Here's the conclusion to the must-read order:
I sentenced Lulzim Kupa to a 132-month term of imprisonment for a variety of reasons. The most important by far was because I could, that is, I was not required to impose a sentence of life in prison for his nonviolent drug trafficking offense. And the only reason for that is Kupa buckled under the enormous pressure that looming sentence placed on him. The prior felony information ushered that 800-pound gorilla into the case at the eleventh hour and it took the case over. Once it was filed, everything that followed was done with all eyes on the draconian sentence that a jury’s verdict of guilty would require me to impose. It snuffed out an imminent trial at which Kupa wanted to do what our Constitution and Bill of Rights guarantee
him: hold the government to its burden of proving him guilty beyond a reasonable doubt. And indeed the desire to snuff out that trial was reason the sole reason the prosecutor filed it.
Throughout, I have assumed that both the drug offense mandatory minimums and the onerous enhancements triggered by prior felony informations are here to stay, at least in some form.
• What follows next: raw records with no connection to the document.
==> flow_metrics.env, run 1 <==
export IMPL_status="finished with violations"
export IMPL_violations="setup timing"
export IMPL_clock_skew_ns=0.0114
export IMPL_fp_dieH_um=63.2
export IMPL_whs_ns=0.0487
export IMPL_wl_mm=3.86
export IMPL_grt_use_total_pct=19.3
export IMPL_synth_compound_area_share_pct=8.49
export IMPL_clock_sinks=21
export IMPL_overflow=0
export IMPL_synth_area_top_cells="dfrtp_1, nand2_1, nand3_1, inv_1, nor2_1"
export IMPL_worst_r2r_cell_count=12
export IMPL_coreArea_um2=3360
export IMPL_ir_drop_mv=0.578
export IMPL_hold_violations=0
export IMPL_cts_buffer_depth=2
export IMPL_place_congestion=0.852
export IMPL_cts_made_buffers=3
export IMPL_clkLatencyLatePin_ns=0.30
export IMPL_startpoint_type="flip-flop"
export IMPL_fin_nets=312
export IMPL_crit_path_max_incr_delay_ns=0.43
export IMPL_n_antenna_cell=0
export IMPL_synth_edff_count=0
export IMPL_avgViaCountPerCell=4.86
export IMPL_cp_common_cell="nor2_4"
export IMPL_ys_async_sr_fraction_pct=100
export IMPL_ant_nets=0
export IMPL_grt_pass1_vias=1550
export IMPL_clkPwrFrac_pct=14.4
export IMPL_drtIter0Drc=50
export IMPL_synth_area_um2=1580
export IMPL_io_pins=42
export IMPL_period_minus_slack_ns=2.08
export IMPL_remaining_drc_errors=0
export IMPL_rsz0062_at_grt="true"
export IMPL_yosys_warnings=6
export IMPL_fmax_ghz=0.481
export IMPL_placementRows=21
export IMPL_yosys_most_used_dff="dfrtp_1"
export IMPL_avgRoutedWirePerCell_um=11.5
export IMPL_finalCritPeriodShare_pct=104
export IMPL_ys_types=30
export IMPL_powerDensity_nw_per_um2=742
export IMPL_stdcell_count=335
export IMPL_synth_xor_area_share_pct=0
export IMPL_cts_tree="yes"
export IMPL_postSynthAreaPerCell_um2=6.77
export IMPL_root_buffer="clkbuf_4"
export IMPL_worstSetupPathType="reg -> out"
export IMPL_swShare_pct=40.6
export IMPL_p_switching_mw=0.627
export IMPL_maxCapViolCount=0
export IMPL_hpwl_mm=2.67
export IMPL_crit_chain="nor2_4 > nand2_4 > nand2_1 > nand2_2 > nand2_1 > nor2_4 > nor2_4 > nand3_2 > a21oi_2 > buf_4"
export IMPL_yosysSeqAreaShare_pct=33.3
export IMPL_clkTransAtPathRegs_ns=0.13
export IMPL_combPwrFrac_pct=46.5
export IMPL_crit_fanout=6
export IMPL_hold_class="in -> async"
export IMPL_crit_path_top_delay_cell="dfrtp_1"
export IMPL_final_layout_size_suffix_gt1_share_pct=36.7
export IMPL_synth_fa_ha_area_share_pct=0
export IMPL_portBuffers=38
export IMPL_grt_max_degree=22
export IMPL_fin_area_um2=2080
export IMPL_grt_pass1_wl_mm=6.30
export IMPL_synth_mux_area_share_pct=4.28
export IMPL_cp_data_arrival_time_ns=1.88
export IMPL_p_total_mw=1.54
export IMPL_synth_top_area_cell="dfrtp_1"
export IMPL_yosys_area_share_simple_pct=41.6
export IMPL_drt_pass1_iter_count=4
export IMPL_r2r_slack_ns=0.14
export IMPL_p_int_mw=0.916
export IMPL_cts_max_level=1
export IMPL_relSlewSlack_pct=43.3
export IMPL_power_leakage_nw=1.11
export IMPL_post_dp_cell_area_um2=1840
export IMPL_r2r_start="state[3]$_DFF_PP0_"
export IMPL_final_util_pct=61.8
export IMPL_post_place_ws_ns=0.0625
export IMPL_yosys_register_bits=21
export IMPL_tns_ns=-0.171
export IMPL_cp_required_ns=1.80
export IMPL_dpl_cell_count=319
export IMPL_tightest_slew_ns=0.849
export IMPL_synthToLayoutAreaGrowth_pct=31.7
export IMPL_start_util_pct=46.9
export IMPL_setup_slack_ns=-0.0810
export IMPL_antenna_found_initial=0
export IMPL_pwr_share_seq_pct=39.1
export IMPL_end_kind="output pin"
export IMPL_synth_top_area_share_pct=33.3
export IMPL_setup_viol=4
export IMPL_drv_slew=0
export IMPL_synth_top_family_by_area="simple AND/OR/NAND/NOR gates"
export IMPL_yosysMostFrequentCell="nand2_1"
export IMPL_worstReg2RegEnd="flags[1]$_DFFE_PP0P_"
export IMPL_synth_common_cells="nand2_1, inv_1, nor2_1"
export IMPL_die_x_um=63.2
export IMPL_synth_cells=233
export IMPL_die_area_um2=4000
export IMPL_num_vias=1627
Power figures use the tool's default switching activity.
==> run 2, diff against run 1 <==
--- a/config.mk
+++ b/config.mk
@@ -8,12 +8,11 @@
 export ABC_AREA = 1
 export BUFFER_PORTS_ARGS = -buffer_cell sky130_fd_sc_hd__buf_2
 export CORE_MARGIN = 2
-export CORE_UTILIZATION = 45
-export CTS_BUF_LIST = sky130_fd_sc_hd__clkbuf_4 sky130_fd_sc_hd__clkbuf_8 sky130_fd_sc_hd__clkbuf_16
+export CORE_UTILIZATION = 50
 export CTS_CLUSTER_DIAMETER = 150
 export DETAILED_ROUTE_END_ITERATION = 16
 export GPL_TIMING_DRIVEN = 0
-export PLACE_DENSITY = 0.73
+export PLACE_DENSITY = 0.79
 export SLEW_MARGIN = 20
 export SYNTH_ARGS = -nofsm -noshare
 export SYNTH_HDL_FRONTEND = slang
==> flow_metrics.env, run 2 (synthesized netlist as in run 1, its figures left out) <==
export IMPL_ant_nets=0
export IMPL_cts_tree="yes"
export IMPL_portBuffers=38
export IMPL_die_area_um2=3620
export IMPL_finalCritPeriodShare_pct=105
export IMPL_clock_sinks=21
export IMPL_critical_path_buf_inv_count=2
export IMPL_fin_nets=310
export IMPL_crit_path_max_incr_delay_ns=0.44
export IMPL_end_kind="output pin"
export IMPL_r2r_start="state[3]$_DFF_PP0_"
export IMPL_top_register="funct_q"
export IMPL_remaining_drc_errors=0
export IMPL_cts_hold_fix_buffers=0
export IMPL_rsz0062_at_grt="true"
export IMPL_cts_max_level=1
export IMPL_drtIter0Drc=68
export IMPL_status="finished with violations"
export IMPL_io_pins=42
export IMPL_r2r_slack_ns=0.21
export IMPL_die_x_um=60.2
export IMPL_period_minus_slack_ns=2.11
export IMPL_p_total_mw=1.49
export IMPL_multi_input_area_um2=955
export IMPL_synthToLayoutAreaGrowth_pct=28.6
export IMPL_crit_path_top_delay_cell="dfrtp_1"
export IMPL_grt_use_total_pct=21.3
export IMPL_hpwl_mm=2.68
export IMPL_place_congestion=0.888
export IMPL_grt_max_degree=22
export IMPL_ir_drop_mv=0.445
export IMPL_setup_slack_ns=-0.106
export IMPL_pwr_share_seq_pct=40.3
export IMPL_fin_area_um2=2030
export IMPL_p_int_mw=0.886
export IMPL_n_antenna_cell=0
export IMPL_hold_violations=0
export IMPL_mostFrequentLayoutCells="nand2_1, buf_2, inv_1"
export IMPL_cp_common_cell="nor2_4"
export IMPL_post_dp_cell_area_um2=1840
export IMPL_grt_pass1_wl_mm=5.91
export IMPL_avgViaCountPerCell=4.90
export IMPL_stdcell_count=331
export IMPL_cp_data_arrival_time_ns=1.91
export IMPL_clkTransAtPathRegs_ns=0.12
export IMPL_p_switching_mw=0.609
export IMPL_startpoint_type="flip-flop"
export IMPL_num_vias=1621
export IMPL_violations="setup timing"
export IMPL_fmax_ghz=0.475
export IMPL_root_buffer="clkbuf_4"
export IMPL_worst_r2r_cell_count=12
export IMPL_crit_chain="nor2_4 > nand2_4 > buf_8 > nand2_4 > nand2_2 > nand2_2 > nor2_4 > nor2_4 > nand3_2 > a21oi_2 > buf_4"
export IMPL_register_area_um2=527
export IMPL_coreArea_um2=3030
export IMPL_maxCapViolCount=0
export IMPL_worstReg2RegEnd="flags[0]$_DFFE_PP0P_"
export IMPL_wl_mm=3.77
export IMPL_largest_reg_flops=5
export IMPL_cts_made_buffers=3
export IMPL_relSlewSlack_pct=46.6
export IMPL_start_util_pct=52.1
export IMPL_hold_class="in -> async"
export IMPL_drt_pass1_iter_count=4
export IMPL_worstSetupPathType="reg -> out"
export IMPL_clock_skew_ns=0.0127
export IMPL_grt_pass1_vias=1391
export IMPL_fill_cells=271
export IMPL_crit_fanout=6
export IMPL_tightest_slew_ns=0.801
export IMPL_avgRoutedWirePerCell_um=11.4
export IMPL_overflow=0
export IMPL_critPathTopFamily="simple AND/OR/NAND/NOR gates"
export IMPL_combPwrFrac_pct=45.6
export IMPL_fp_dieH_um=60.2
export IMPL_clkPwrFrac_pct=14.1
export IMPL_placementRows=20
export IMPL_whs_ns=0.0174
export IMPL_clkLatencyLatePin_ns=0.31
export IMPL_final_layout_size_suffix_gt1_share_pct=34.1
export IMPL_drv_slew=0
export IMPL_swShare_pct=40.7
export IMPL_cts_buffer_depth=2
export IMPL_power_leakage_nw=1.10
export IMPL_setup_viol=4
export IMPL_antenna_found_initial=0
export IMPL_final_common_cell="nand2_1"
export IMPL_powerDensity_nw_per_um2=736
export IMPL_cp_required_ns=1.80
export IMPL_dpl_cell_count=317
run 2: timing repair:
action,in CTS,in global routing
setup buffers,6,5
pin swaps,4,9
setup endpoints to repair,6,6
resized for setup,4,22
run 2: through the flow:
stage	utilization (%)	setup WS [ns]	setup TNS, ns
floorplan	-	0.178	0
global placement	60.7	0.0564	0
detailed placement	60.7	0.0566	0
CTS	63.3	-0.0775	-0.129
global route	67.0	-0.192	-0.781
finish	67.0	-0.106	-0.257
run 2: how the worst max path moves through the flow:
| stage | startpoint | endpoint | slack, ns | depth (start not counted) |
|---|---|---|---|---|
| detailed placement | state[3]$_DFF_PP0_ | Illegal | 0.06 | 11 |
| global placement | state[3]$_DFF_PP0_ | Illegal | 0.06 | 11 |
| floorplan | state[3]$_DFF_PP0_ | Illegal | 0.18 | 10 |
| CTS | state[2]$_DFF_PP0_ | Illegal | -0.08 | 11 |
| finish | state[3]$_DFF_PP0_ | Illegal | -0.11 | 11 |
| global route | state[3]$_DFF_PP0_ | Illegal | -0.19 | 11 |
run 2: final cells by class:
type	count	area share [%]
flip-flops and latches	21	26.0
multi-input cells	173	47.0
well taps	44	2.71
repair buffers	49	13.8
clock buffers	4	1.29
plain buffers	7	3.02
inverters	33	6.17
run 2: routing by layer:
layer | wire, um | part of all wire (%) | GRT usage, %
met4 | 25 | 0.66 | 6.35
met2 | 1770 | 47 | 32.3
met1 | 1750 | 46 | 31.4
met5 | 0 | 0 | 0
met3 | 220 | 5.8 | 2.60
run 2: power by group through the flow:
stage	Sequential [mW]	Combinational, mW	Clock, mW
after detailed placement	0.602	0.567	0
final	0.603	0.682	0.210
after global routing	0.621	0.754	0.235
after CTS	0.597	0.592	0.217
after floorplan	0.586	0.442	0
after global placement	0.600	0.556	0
<file path="config.mk">
export PLATFORM = sky130hd
export DESIGN_NAME = fetch_mem_unit
export DESIGN_NICKNAME = d
export VERILOG_FILES = /design/src/rtl/fetch_mem_unit.sv
export SDC_FILE = /design/constraint.sdc
export NUM_CORES = 1
export LEC_CHECK = 0
export CAP_MARGIN = 20
export CORE_AREA = 4 4 129 69
export CTS_BUF_LIST = sky130_fd_sc_hd__clkbuf_4 sky130_fd_sc_hd__clkbuf_8
export CTS_CLUSTER_SIZE = 16
export DETAILED_ROUTE_END_ITERATION = 10
export DIE_AREA = 0 0 133 73
export PLACE_DENSITY_LB_ADDON = 0.08
export REMOVE_ABC_BUFFERS = 1
export SETUP_SLACK_MARGIN = 0.5
export SLEW_MARGIN = 20
export SYNTH_ARGS = -nofsm -noshare
export SYNTH_HDL_FRONTEND = slang
export SYNTH_SLANG_ARGS = --single-unit
</file>
<file path="constraint.sdc">
create_clock -name clk -period 3.8 [get_ports clk]
set_input_delay 1.14 -clock clk [delete_from_list [all_inputs] [get_ports clk]]
set_output_delay 1.14 -clock clk [all_outputs]
set_load 0.02 [all_outputs]
</file>
`config.mk`:
```
export PLATFORM = sky130hd
export DESIGN_NAME = step_pos_ctrl_flat
export DESIGN_NICKNAME = d
export VERILOG_FILES = /design/src/rtl/step_pos_ctrl_if.sv /design/src/rtl/step_pos_ctrl.sv /design/src/flat_wrapper.sv
export SDC_FILE = /design/constraint.sdc
export NUM_CORES = 1
export LEC_CHECK = 0
export BUFFER_PORTS_ARGS = -buffer_cell sky130_fd_sc_hd__clkbuf_2
export CORE_UTILIZATION = 40
export DETAILED_ROUTE_END_ITERATION = 12
export PLACE_DENSITY = 0.68
export SYNTH_ARGS = -nofsm -noshare
export SYNTH_HDL_FRONTEND = slang
export SYNTH_SLANG_ARGS = --single-unit
```
`constraint.sdc`:
```
create_clock -name drv_clk -period 2.2 [get_ports drv_clk]
set_input_delay 0.33 -clock drv_clk [delete_from_list [all_inputs] [get_ports drv_clk]]
set_output_delay 0.33 -clock drv_clk [all_outputs]
set_load 0.01 [all_outputs]
```
`src/rtl/step_pos_ctrl_if.sv`:
```
// Target request channel for step_pos_ctrl.
// The master supplies a signed step target; the slave accepts it when ready.
interface step_pos_ctrl_if;
  logic signed [7:0] tgt_pos;
  logic              tgt_valid;
  logic              tgt_ready;

  modport master (
    output tgt_pos,
    output tgt_valid,
    input  tgt_ready
  );

  modport slave (
    input  tgt_pos,
    input  tgt_valid,
    output tgt_ready
  );
endinterface

```
`src/rtl/step_pos_ctrl.sv`:
```
// Stepper position controller: walks cur_pos one step per move cycle toward a latched target.
// Optional macro STEP_POS_DWELL_EN inserts one idle DWELL cycle between consecutive steps.
module step_pos_ctrl (
  input  logic              drv_clk,
  input  logic              reset,
  step_pos_ctrl_if.slave    tgt,
  input  logic              abort,
  output logic              forward,
  output logic              reverse,
  output logic signed [7:0] cur_pos,
  output logic              busy,
  output logic              at_target
);

`ifdef STEP_POS_DWELL_EN
  typedef enum logic [2:0] {
    IDLE  = 3'd0,
    FWD   = 3'd1,
    REV   = 3'd2,
    DONE  = 3'd3,
    DWELL = 3'd4
  } state_t;
`else
  typedef enum logic [1:0] {
    IDLE = 2'd0,
    FWD  = 2'd1,
    REV  = 2'd2,
    DONE = 2'd3
  } state_t;
`endif

  state_t            state;
  state_t            state_next;
  logic signed [7:0] tgt_q;
  logic signed [7:0] pos_inc;
  logic signed [7:0] pos_dec;
  logic              accept;

  // Moves only ever approach an in-range target, so these never wrap in use.
  assign pos_inc = cur_pos + 8'sd1;
  assign pos_dec = cur_pos - 8'sd1;
  assign accept  = (state == IDLE) && tgt.tgt_valid;

  always_ff @(posedge drv_clk) begin
    if (!reset) begin
      state <= IDLE;
    end else begin
      state <= state_next;
    end
  end

  always_comb begin
    state_next = state;
    case (state)
      IDLE: begin
        if (tgt.tgt_valid) begin
          if (tgt.tgt_pos > cur_pos) begin
            state_next = FWD;
          end else if (tgt.tgt_pos < cur_pos) begin
            state_next = REV;
          end else begin
            state_next = DONE;
          end
        end
      end
      FWD: begin
        if (abort) begin
          state_next = IDLE;
        end else if (pos_inc == tgt_q) begin
          state_next = DONE;
        end else begin
`ifdef STEP_POS_DWELL_EN
          state_next = DWELL;
`else
          state_next = FWD;
`endif
        end
      end
      REV: begin
        if (abort) begin
          state_next = IDLE;
        end else if (pos_dec == tgt_q) begin
          state_next = DONE;
        end else begin
`ifdef STEP_POS_DWELL_EN
          state_next = DWELL;
`else
          state_next = REV;
`endif
        end
      end
`ifdef STEP_POS_DWELL_EN
      // DWELL is only entered with the target still away from cur_pos.
      DWELL: begin
        if (abort) begin
          state_next = IDLE;
        end else if (cur_pos < tgt_q) begin
          state_next = FWD;
        end else begin
          state_next = REV;
        end
      end
`endif
      DONE: begin
        state_next = IDLE;
      end
      default: begin
        state_next = IDLE;
      end
    endcase
  end

  // A step ending on an abort edge still counts toward cur_pos.
  always_ff @(posedge drv_clk) begin
    if (!reset) begin
      cur_pos <= 8'sd0;
      tgt_q   <= 8'sd0;
    end else begin
      if (accept) begin
        tgt_q <= tgt.tgt_pos;
      end
      if (state == FWD) begin
        cur_pos <= pos_inc;
      end else if (state == REV) begin
        cur_pos <= pos_dec;
      end
    end
  end

  always_comb begin
    forward       = 1'b0;
    reverse       = 1'b0;
    at_target     = 1'b0;
    busy          = 1'b1;
    tgt.tgt_ready = 1'b0;
    case (state)
      IDLE: begin
        busy          = 1'b0;
        tgt.tgt_ready = 1'b1;
      end
      FWD:     forward   = 1'b1;
      REV:     reverse   = 1'b1;
      DONE:    at_target = 1'b1;
      default: begin
      end
    endcase
  end

endmodule

```
`src/flat_wrapper.sv`:
```
// flat-port wrapper written by rule: the top's interface ports become plain ports
module step_pos_ctrl_flat 
  (drv_clk, reset, abort, forward, reverse, cur_pos, busy, at_target, tgt_tgt_pos, tgt_tgt_valid, tgt_tgt_ready);
  step_pos_ctrl_if tgt_i ();
  input  logic drv_clk;
  input  logic reset;
  input  logic abort;
  output logic forward;
  output logic reverse;
  output logic signed [7:0] cur_pos;
  output logic busy;
  output logic at_target;
  input wire logic [$bits(tgt_i.tgt_pos)-1:0] tgt_tgt_pos;
  input wire logic [$bits(tgt_i.tgt_valid)-1:0] tgt_tgt_valid;
  output wire logic [$bits(tgt_i.tgt_ready)-1:0] tgt_tgt_ready;
  assign tgt_i.tgt_pos = tgt_tgt_pos;
  assign tgt_i.tgt_valid = tgt_tgt_valid;
  assign tgt_tgt_ready = tgt_i.tgt_ready;
  step_pos_ctrl u_core (.drv_clk(drv_clk), .reset(reset), .tgt(tgt_i), .abort(abort), .forward(forward), .reverse(reverse), .cur_pos(cur_pos), .busy(busy), .at_target(at_target));
endmodule
```
==> impl_results.md <==
- Total Neg Setup Slack: 0 ps
- Die Height: roughly 64 um
- Highest clock rate: between 400 and 500 MHz
- Maximum ir drop on the vdd rail: around 0.59 mV
- P&R area growth vs syn: 16.98%
- Routability-driven placement congestion ratio: 0.8735
- Number of I/O port buffers: 24
- Max-slew headroom: 68.79%
- Element type at the critical path start: register
- Reg2reg start: u_core.cur_pos[0]$_SDFFE_PN0P_
- HPWL after detailed placement: between 2000 and 3000 um
- Start point of the critical path: u_core.cur_pos[0]$_SDFFE_PN0P_
- Area enclosed by the die boundary: between 4000 and 5000 um2
- Number of nets in the synthesized netlist: about 220
- Flip-flop cell with the highest count after synthesis: dfxtp_1
- CP top delay family: compound AO/OA/AOI/OAI gates
- Final Cycle Share: around 92%
- Proportion of register bits with asynchronous set or reset after synthesis: 0%
- Cell count after synthesis: between 150 and 200
- Number of unique standard cell types used by synthesis: 47
- Run status: finished clean
- Power density cells: around 1400 nW/um2
- Number of clock sinks seen by CTS: 18
- Total power after layout: 2.512 mW
- Overall Global Routing Usage: approximately 20%
- Leakage component of the power: about 0.75 nW
- Slowest cell on crit path: or3b_1
- Total grt overflow: 0
- H-tree depth: 1
- Sequential element share of the synthesized area: between 20% and 30%
- Number of antenna violations at the first check in global routing: 0
- Setup violations, final: 0
- Std-Cell Rows: 22
- Clk_skew: ~5.4 ps
- Layout net count: 250
- Detail-routed net length per standard cell: between 10 and 15 um
- Synth warnings: 0
- Count of buffering cells on the critical path with inverters included: 1
- Num ports: 25
- Largest fanout on the critical path: 6
- Number of CTS-inserted buffers: 3
- Critical path capture point type: register
- Placement Cell Area: 1742 um2
- Count of endpoints failing hold in the final timing report: 0
- Iteration count of the initial detailed-routing pass: 4
- Postcts setup bufs: 0
- Min Clock Period, post-route: between 2000 and 2500 ps
- Required arrival time at the worst endpoint: approximately 2400 ps
- CTS tree: done
- Number of antenna-violating nets in the routed design: 0
- Clock Path Buffers: 2
- # Max-Cap Violations: 0
- Final Cell Area: around 1800 um2
- Max-slew violation count: 0
- DRC violations left: 0
- Final Routed Wirelength: around 3700 um
- Clock latency on the worst-skew pair: about 270 ps
- Library cell used as clock root buffer: clkbuf_8
- Syn avg cell area: about 7.8 um2
- Starting Density: a little over two fifths
- Vias post-DR: 1,454
- Critical path arrival: 2210 ps
- Filler-free cell count of the finished design: approximately 270
- Mapped cell area: about 1500 um2
- Number of DRC markers after the initial detailed-route iteration: roughly 90
- Total placed cells including tap cells: roughly 270
- ANT cells: 0
- Worst-margin pin slew: about 470 ps
- Count of fill cells added during filler insertion: 387
- EDFF count, synth: 0
- Path type of the worst setup path: reg -> reg
- Largest net degree at the start of global routing: 19
- Ratio of routed vias to standard cells: between 5 and 6
- Min Hold Slack: roughly 320 ps
- Hold path start: tgt_tgt_pos[0]
- HP Class: in -> reg
- Core area: between 3000 and 4000 um2
- Worst path max stage delay: between 400 and 500 ps
- Yosys reg bits: 18
- Via count of the first global-routing pass: between 1,000 and 1,500
- Fraction of layout cells with a size suffix above 1: 20.63%
- First-pass GRT wire length: about 6300 um
- Setup repair after global routing missed its margin: false
- Chip width: approximately 64 um
- Clock slew seen by the registers of the worst setup and hold paths: roughly 80 ps
- Critical path cell sequence: inv_1, ha_1, or3b_1, nor3_2, xnor2_1, o41a_1, a311oi_1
After all, as a circuit judge wrote in 2009, “[t]he Judicial Conference of the United States for almost 20 years, and the Sentencing Commission for almost 10 years, have pleaded with the judiciary committees of Congress to do something about the serious injustices that these long, mandatory minimum sentences impose – to no avail.”181 I have also assumed the constitutionality of using prior felony informations as bludgeons in federal prosecutors’ efforts to get defendants to plead guilty. But arguing that it is not illegal for prosecutors to use prior felony informations to produce the guilty pleas and sentences described above is no way to defend such a wayward policy. Attorney General Holder’s admirable leadership toward sentencing reform should lead him to refocus his attention on prior felony informations. If DOJ cannot exercise its power to invoke recidivist enhancements in drug trafficking cases less destructively and less brutally, it doesn’t deserve to have the power at all.